*Description of the task*. Given the material below, output exactly the lines from the line with "export DESIGN_NAME = terminal_key_sequence_decoder" to the line with "export LEC_CHECK = 0", both ends included, and no other lines.

*Stored data*.
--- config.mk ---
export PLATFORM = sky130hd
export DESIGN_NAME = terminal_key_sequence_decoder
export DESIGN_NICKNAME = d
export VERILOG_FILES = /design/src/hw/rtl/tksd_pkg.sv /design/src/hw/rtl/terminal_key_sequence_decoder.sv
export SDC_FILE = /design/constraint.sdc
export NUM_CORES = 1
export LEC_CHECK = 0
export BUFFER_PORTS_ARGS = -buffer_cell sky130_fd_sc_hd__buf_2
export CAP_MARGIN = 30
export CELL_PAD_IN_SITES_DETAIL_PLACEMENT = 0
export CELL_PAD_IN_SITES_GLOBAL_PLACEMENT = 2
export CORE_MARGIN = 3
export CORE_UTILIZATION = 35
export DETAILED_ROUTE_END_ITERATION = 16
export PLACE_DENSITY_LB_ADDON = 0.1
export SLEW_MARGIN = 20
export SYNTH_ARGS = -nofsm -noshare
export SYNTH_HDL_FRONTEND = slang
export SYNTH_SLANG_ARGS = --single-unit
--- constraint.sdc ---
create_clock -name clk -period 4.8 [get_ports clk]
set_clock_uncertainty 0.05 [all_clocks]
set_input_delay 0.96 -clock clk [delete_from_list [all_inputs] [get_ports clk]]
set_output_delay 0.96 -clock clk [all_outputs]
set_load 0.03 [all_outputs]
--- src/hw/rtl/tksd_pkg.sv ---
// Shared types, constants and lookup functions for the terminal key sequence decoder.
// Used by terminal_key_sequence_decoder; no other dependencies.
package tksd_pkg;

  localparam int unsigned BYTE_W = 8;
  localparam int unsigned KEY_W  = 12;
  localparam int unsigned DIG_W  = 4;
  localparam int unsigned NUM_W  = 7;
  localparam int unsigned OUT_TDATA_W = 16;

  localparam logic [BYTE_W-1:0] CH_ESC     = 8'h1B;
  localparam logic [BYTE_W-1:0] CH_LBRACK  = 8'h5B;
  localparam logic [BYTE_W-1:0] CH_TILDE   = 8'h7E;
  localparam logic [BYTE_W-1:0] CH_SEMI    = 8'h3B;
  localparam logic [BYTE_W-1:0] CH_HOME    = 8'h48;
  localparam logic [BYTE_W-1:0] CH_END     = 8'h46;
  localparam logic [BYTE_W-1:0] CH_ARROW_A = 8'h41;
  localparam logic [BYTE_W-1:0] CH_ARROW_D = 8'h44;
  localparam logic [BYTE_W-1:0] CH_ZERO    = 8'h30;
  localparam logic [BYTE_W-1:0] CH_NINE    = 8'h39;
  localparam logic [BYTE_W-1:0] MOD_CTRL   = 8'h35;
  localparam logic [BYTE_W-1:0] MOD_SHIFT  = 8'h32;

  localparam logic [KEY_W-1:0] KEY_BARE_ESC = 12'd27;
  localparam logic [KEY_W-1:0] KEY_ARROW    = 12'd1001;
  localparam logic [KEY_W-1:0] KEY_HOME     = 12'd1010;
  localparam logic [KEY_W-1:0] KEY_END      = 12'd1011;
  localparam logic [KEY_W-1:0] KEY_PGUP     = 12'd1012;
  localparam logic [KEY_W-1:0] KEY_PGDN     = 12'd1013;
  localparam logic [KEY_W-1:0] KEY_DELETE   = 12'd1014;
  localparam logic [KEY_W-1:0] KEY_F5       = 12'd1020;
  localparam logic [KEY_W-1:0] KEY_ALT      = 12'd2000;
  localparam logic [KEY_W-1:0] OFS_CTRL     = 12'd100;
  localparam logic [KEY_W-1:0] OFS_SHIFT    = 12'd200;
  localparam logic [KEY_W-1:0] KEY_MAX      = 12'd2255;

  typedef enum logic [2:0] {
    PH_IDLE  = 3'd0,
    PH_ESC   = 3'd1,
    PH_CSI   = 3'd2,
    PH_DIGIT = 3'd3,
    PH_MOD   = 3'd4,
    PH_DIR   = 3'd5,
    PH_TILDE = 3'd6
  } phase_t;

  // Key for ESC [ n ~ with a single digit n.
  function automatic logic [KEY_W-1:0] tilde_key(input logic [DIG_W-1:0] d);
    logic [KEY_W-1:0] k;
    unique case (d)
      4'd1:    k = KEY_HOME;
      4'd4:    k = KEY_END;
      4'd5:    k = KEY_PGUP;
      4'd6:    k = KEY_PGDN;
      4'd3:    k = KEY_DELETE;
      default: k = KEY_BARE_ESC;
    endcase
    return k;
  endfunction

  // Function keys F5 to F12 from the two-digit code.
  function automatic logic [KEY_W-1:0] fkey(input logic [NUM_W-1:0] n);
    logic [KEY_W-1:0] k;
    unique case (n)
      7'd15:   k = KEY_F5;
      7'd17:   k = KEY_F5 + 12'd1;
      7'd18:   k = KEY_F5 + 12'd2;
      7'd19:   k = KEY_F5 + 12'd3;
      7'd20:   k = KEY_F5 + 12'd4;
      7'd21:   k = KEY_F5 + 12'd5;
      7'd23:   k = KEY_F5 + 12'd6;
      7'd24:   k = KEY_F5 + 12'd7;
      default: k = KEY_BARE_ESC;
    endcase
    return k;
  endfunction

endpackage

*Response to this exercise*.
export DESIGN_NAME = terminal_key_sequence_decoder
export DESIGN_NICKNAME = d
export VERILOG_FILES = /design/src/hw/rtl/tksd_pkg.sv /design/src/hw/rtl/terminal_key_sequence_decoder.sv
export SDC_FILE = /design/constraint.sdc
export NUM_CORES = 1
export LEC_CHECK = 0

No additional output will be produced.